Jakarta, 19 Februari 2026 – Ramadan adalah bulan refleksi dan pengendalian diri. Di tengah peningkatan ibadah dan silaturahmi, hubungan dengan alam kerap terlupakan. Padahal udara, air dan pangan yang menopang kehidupan adalah amanah yang harus dijaga. Dalam ajaran Islam, manusia adalah khalifah di Bumi yang bertanggung jawab mencegah kerusakan dan merawat ciptaan Allah SWT.
Kemajuan ekonomi membawa kemakmuran dan kesejahteraan bagi manusia, namun juga membawa kerusakan untuk lingkungan. Hal ini menunjukkan adanya jurang antara hubungan manusia dan alam. Padahal di beberapa ayat Al-Qur’an, Allah memerintahkan muslim untuk turut menjaga lingkungan dan mencegah kerusakan sebagai bentuk perwujudan amanah manusia sebagai khalifah di Bumi.
Kepala Proyek Ummah for Earth Greenpeace Indonesia, Riska Rahman, mengatakan Ramadan menjadi momentum untuk memperkuat hablum minal ‘alam—hubungan dengan alam—melalui langkah sederhana yang berdampak nyata. “Menahan diri bukan hanya soal lapar dan haus, tetapi juga menahan sikap berlebih-lebihan yang membebani Bumi,” ujarnya.
Salah satu tantangan terbesar adalah lonjakan sampah makanan. Data Kementerian Lingkungan Hidup menunjukkan volume sampah meningkat rata-rata 10–20 persen selama Ramadan, dengan sekitar 40 persen berupa sisa makanan. Ironisnya, di bulan pengendalian diri, justru lebih banyak makanan terbuang ke tempat pembuangan akhir.
Untuk menekan sampah makanan atau food waste, masyarakat dapat meneladani cara Nabi Muhammad SAW saat berbuka: sederhana dan tidak berlebihan. Sisa makanan bisa disimpan untuk dikonsumsi kembali, dibagikan kepada yang membutuhkan, atau diolah menjadi kompos.

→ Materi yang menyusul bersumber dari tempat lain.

`config.mk`:
```
export PLATFORM = sky130hd
export DESIGN_NAME = trgin_regs
export DESIGN_NICKNAME = d
export VERILOG_FILES = /design/src/trgin_pkg.sv /design/src/trgin_regs.sv
export SDC_FILE = /design/constraint.sdc
export NUM_CORES = 1
export LEC_CHECK = 0
export BUFFER_PORTS_ARGS = -buffer_cell sky130_fd_sc_hd__buf_2
export CAP_MARGIN = 20
export CORE_AREA = 2 2 266 268
export CTS_CLUSTER_DIAMETER = 60
export DETAILED_ROUTE_END_ITERATION = 8
export DIE_AREA = 0 0 268 270
export GPL_ROUTABILITY_DRIVEN = 0
export GPL_TIMING_DRIVEN = 0
export PLACE_DENSITY = 0.69
export SKIP_CTS_REPAIR_TIMING = 1
export SLEW_MARGIN = 5
export SYNTH_ARGS = -nofsm -noshare
export SYNTH_HDL_FRONTEND = slang
export SYNTH_SLANG_ARGS = --single-unit
```
`constraint.sdc`:
```
create_clock -name clock_i -period 6.7 [get_ports clock_i]
set_clock_uncertainty 0.05 [all_clocks]
set_input_delay 1.005 -clock clock_i [delete_from_list [all_inputs] [get_ports clock_i]]
set_output_delay 1.005 -clock clock_i [all_outputs]
set_load 0.01 [all_outputs]
```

Mengompos di rumah membantu mengurangi timbulan sampah sekaligus mengembalikan nutrisi ke tanah.
Peningkatan konsumsi juga terlihat dari maraknya penggunaan plastik sekali pakai untuk takjil dan buka puasa bersama. Greenpeace mengajak masyarakat membawa wadah guna ulang seperti tumbler dan kotak makan, serta memilih kemasan alami seperti besek, tampah, atau daun pisang untuk mengurangi sampah plastik yang mencemari lingkungan. Untuk menjalankan puasa dengan lebih ramah lingkungan, kita juga bisa menerapkan gaya hidup minim sampah dan konsumsi bijak selama Ramadan dengan mengikuti panduan Ramadan Ramah Lingkungan.

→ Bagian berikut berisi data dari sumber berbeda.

## config.mk

```make
export PLATFORM = sky130hd
export DESIGN_NAME = boost_adaptive_voltage_config
export DESIGN_NICKNAME = d
export VERILOG_FILES = /design/src/boost_adaptive_voltage_config.v
export VERILOG_INCLUDE_DIRS = /design/src
export SDC_FILE = /design/constraint.sdc
export NUM_CORES = 1
export LEC_CHECK = 0
export ABC_AREA = 1
export BUFFER_PORTS_ARGS = -buffer_cell sky130_fd_sc_hd__buf_4
export CAP_MARGIN = 20
export CORE_UTILIZATION = 58
export CTS_CLUSTER_DIAMETER = 50
export DETAILED_ROUTE_END_ITERATION = 7
export PLACE_DENSITY = 0.81
export SETUP_SLACK_MARGIN = 0.5
export SYNTH_ARGS = -nofsm -noshare
export SYNTH_HDL_FRONTEND = slang
export SYNTH_SLANG_ARGS = --single-unit
```

## constraint.sdc

```tcl
create_clock -name clock -period 2.2 [get_ports clock]
set_clock_uncertainty 0.2 [all_clocks]
set_input_delay 0 -clock clock [delete_from_list [all_inputs] [get_ports clock]]
set_output_delay 0 -clock clock [all_outputs]
set_load 0.1 [all_outputs]
```

## src/boost_cfg_regs.vh

```
// Purpose: Register map, field positions and constants of the boost
//          voltage configuration block.
// Assumes: Included by bare name from the single design file.
// Notes:   Target voltage is held in control steps of 0.125 V above 16 V.
//
// Overview of operation
// - Two-bit code picks gate driver peak current
// - Adaptive off: hold target at startup code
// - Adaptive on: start at code, then follow LEDs
// - All outputs cluster mode forces adaptive off
// - Jump enable allows large jumps besides single steps
// - Jump after brightness rise of 10/30/50/70 percent
// - Jump adds 8, 16, 32 or 64 steps
// - Startup code means 16 V plus 0.5 V each
// - All-ones code is the 47.5 V maximum
`ifndef BOOST_CFG_REGS_VH
`define BOOST_CFG_REGS_VH

// ----------------------------------------------------------------------
// Register offsets and reset values
// ----------------------------------------------------------------------
`define ADDR_DRIVE_ADAPT_JUMP 8'h72
`define ADDR_STARTUP_VOLTAGE  8'h73
`define RST_DRIVE_ADAPT_JUMP  8'h00
`define RST_STARTUP_VOLTAGE   6'h00
`define RST_TARGET_STEP       8'h00
`define RST_GATE_DRIVE        2'h0
`define RST_BRIGHT_REF        16'h0000
`define RST_READ_DATA         8'h00
`define UNMAPPED_READ         8'h00
`define RESERVED_READ         2'h0

// ----------------------------------------------------------------------
// Field positions
// ----------------------------------------------------------------------
`define GATE_DRIVE_HI   7
`define GATE_DRIVE_LO   6
`define ADAPT_EN_BIT    5
`define JUMP_EN_BIT     4
`define JUMP_THR_HI     3
`define JUMP_THR_LO     2
`define JUMP_INC_HI     1
`define JUMP_INC_LO     0
`define STARTUP_CODE_HI 5
`define STARTUP_CODE_LO 0

// ----------------------------------------------------------------------
// Step arithmetic and brightness thresholds (16-bit full scale)
// ----------------------------------------------------------------------
`define STEPS_PER_CODE_SHIFT 2
`define MAX_STEP        8'hFC
`define MIN_STEP        8'h00
`define SINGLE_STEP     8'h01
`define THR_10PCT       16'h199A
`define THR_30PCT       16'h4CCD
`define THR_50PCT       16'h8000
`define THR_70PCT       16'hB333
`define JUMP_8_STEPS    8'h08
`define JUMP_16_STEPS   8'h10
`define JUMP_32_STEPS   8'h20
`define JUMP_64_STEPS   8'h40

`endif

```

## src/boost_adaptive_voltage_config.v

```verilog
// Purpose: Holds the two boost configuration registers and derives the
//          gate drive code and the boost voltage target in control steps.
// Assumes: All inputs except rstn come from logic on the same 40 MHz clock.
//          rstn may come straight from a pin; it is released through two flops.
// Notes:   One control step is 0.125 V; a startup code count is 4 steps.
//          Adaptive off or a start reload beats every adjustment, and a jump
//          beats a single step, so a start always lands on the startup code.
`timescale 1ns/1ps
`include "boost_cfg_regs.vh"

module boost_adaptive_voltage_config (
  // Clock and reset
  input  wire        clock,
  input  wire        rstn,
  // Register port
  input  wire [7:0]  regAddr,
  input  wire        regWrite,
  input  wire [7:0]  regWriteData,
  output reg  [7:0]  regReadData,
  // Converter status from the power stage control
  input  wire        boostStart,
  input  wire        allClusterMode,
  input  wire        stepTick,
  input  wire        headroomLow,
  input  wire        headroomHigh,
  input  wire [15:0] brightness,
  // Outputs to the power stage
  output reg  [1:0]  gateDriveStrength,
  output reg  [7:0]  targetStep,
  output reg         adaptiveActive,
  output reg         jumpPulse
);

  // --------------------------------------------------------------------
  // Functions
  // --------------------------------------------------------------------
  // Brightness rise needed for a jump
  function [15:0] jumpThreshold;
    input [1:0] code;
    begin
      case (code)
        2'h0:    jumpThreshold = `THR_10PCT;
        2'h1:    jumpThreshold = `THR_30PCT;
        2'h2:    jumpThreshold = `THR_50PCT;
        default: jumpThreshold = `THR_70PCT;
      endcase
    end
  endfunction

  // Steps added by a jump
  function [7:0] jumpSize;
    input [1:0] code;
    begin
      case (code)
        2'h0:    jumpSize = `JUMP_8_STEPS;
        2'h1:    jumpSize = `JUMP_16_STEPS;
        2'h2:    jumpSize = `JUMP_32_STEPS;
        default: jumpSize = `JUMP_64_STEPS;
      endcase
    end
  endfunction

  // Add with clamp at the top step
  function [7:0] addClamp;
    input [7:0] base;
    input [7:0] inc;
    reg   [8:0] sum;
    begin
      sum = {1'b0, base} + {1'b0, inc};
      if (sum > {1'b0, `MAX_STEP}) begin
        addClamp = `MAX_STEP;
      end else begin
        addClamp = sum[7:0];
      end
    end
  endfunction

  // --------------------------------------------------------------------
  // Reset release
  // --------------------------------------------------------------------
  reg        rstSync1;
  reg        rstSync2;

  // Asynchronous assert, two-stage synchronous release
  // Only the second flop feeds the logic, so a late release cannot split it
  always @(posedge clock or negedge rstn) begin
    if (!rstn) begin
      rstSync1 <= 1'b0;
      rstSync2 <= 1'b0;
    end else begin
      rstSync1 <= 1'b1;
      rstSync2 <= rstSync1;
    end
  end

  wire       resetN = rstSync2;

  // --------------------------------------------------------------------
  // Configuration registers
  // --------------------------------------------------------------------
  reg  [7:0] driveAdaptJump;
  reg  [5:0] startupCode;

  // Register writes
  always @(posedge clock or negedge resetN) begin
    if (!resetN) begin
      driveAdaptJump <= `RST_DRIVE_ADAPT_JUMP;
      startupCode    <= `RST_STARTUP_VOLTAGE;
    end else if (regWrite) begin
      if (regAddr == `ADDR_DRIVE_ADAPT_JUMP) begin
        driveAdaptJump <= regWriteData;
      end
      if (regAddr == `ADDR_STARTUP_VOLTAGE) begin
        startupCode <= regWriteData[`STARTUP_CODE_HI:`STARTUP_CODE_LO];
      end
    end
  end

  // Startup register as read back, reserved bits zero
  wire [7:0] startupRead = {`RESERVED_READ, startupCode};

  // Read mux; reserved bits and unmapped addresses read zero
  always @(posedge clock or negedge resetN) begin
    if (!resetN) begin
      regReadData <= `RST_READ_DATA;
    end else begin
      case (regAddr)
        `ADDR_DRIVE_ADAPT_JUMP: regReadData <= driveAdaptJump;
        `ADDR_STARTUP_VOLTAGE:  regReadData <= startupRead;
        default:                regReadData <= `UNMAPPED_READ;
      endcase
    end
  end

  // Field views
  wire       adaptEnable  = driveAdaptJump[`ADAPT_EN_BIT];
  wire       jumpEnable   = driveAdaptJump[`JUMP_EN_BIT];
  wire [1:0] thrCode      = driveAdaptJump[`JUMP_THR_HI:`JUMP_THR_LO];
  wire [1:0] incCode      = driveAdaptJump[`JUMP_INC_HI:`JUMP_INC_LO];
  // Code 63 lands on 252 steps, the 47.5 V top
  wire [7:0] startupStep  = {startupCode, 2'h0};
  wire       next_adaptive = adaptEnable & ~allClusterMode;

  // --------------------------------------------------------------------
  // Brightness tracking for jumps
  // --------------------------------------------------------------------
  reg  [15:0] brightRef;
  wire        brightRise  = brightness > brightRef;
  wire [15:0] brightDelta = brightness - brightRef;
  // Jump only while adaptive runs and jumps are allowed
  wire        jumpDue     = next_adaptive & jumpEnable & brightRise &
                            (brightDelta >= jumpThreshold(thrCode));

  // Reference follows falls at once and rises only on a jump or a start reload
  always @(posedge clock or negedge resetN) begin
    if (!resetN) begin
      brightRef <= `RST_BRIGHT_REF;
    end else if (boostStart || jumpDue || !brightRise) begin
      brightRef <= brightness;
    end
  end

  // --------------------------------------------------------------------
  // Target control
  // --------------------------------------------------------------------
  reg  [7:0] next_target;

  // Single-step requests from the headroom report
  wire       stepUp   = stepTick & headroomLow;
  wire       stepDown = stepTick & headroomHigh & (targetStep != `MIN_STEP);

  // Choose the next target step
  always @* begin
    next_target = targetStep;
    if (boostStart || !next_adaptive) begin
      next_target = startupStep;
    end else if (jumpDue) begin
      next_target = addClamp(targetStep, jumpSize(incCode));
    end else if (stepUp) begin
      next_target = addClamp(targetStep, `SINGLE_STEP);
    end else if (stepDown) begin
      next_target = targetStep - `SINGLE_STEP;
    end
  end

  // --------------------------------------------------------------------
  // Registered outputs
  // --------------------------------------------------------------------
  // Boost voltage target in control steps
  always @(posedge clock or negedge resetN) begin
    if (!resetN) begin
      targetStep <= `RST_TARGET_STEP;
    end else begin
      targetStep <= next_target;
    end
  end

  // Adaptive state seen by the power stage
  always @(posedge clock or negedge resetN) begin
    if (!resetN) begin
      adaptiveActive <= 1'b0;
    end else begin
      adaptiveActive <= next_adaptive;
    end
  end

  // One pulse per applied jump; a start reload suppresses it
  always @(posedge clock or negedge resetN) begin
    if (!resetN) begin
      jumpPulse <= 1'b0;
    end else begin
      jumpPulse <= jumpDue & ~boostStart;
    end
  end

  // Gate driver peak current code
  always @(posedge clock or negedge resetN) begin
    if (!resetN) begin
      gateDriveStrength <= `RST_GATE_DRIVE;
    end else begin
      gateDriveStrength <= driveAdaptJump[`GATE_DRIVE_HI:`GATE_DRIVE_LO];
    end
  end

endmodule // boost_adaptive_voltage_config

```

==> results.sh, run 1 <==
export IMPL_synth_ff_type="dfrtp_1"
export IMPL_worstEndpointType="sequential cell input"
export IMPL_synth_edf_count=0
export IMPL_die_y_um=85.5
export IMPL_post_dp_hpwl_um=8420
export IMPL_fp_row_count=30
export IMPL_synth_area_per_cell_um2=7.56
export IMPL_start_util_pct=59.8
export IMPL_cts_root_buf="clkbuf_8"
export IMPL_synth_area_um2=4040
export IMPL_track_usage_pct=61.7
export IMPL_syn_inst=534
export IMPL_grt_max_degree=27
export IMPL_worstEndpointGrtRepair="targetStep[0]$_DFFE_PN0P_/D"
export IMPL_place_area_um2=5220
export IMPL_htreeDepth=2
export IMPL_ys_seq_area_share_pct=32.2
export IMPL_stop_error="[ERROR GRT-0232] Routing congestion too high. Check the congestion heatmap in the GUI."
export IMPL_overflow=1
export IMPL_stop_stage="global routing"
export IMPL_dieWidth_um=85.5
export IMPL_synth_seq_cells=52
export IMPL_synth_largest_area_cell="dfrtp_1"
export IMPL_numCtsBuffers=5
export IMPL_yosysUniqueCellTypes=44
export IMPL_status="stopped before the end"
export IMPL_clock_sink_count=52
export IMPL_yosysWarnings=0
export IMPL_synthDominantCellAreaShare_pct=32.2
export IMPL_numPortBuffers=59
export IMPL_dp_cells=747
export IMPL_synthTopCellsByArea="dfrtp_1 32%, ha_1 14%, nand2_1 12%, inv_1 6.9%, nor2_1 4.6%"
export IMPL_synth_fp_nets=621
export IMPL_cts_path_max_buffers=2
export IMPL_ios=60
export IMPL_place_congestion=0.887
export IMPL_synthArstFlopShare_pct=100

Menjelang Idul Fitri, refleksi dapat terus disempurnakan lewat pilihan berpakaian. Menggunakan pakaian terbaik memang sunnah, namun tidak harus selalu baru. Memakai kembali pakaian yang ada, memperbaiki yang rusak, memilih produk preloved, atau membeli pakaian berkualitas dan tahan lama adalah langkah sederhana untuk mengurangi dampak industri fesyen yang boros sumber daya.
Selain aksi sehari-hari, Greenpeace juga mengajak umat Muslim memanfaatkan waktu-waktu mustajab selama Ramadan untuk mendoakan kelestarian lingkungan dan kebijakan iklim yang lebih adil. Doa dan aksi berjalan beriringan sebagai bentuk tanggung jawab moral dan spiritual terutama kepada saudara-saudara kita yang masih belum pulih dari Bencana Iklim di Sumatera dan juga saudara-saudara kita di Palestina yang belum bebas merdeka dari ancaman zionis Israel.
“Ramadan adalah kesempatan membersihkan jiwa sekaligus memperbaiki jejak kita di Bumi. Aksi sederhana yang dilakukan bersama dapat menjadi wujud nyata amanah kita sebagai khalifah,” tutup Riska.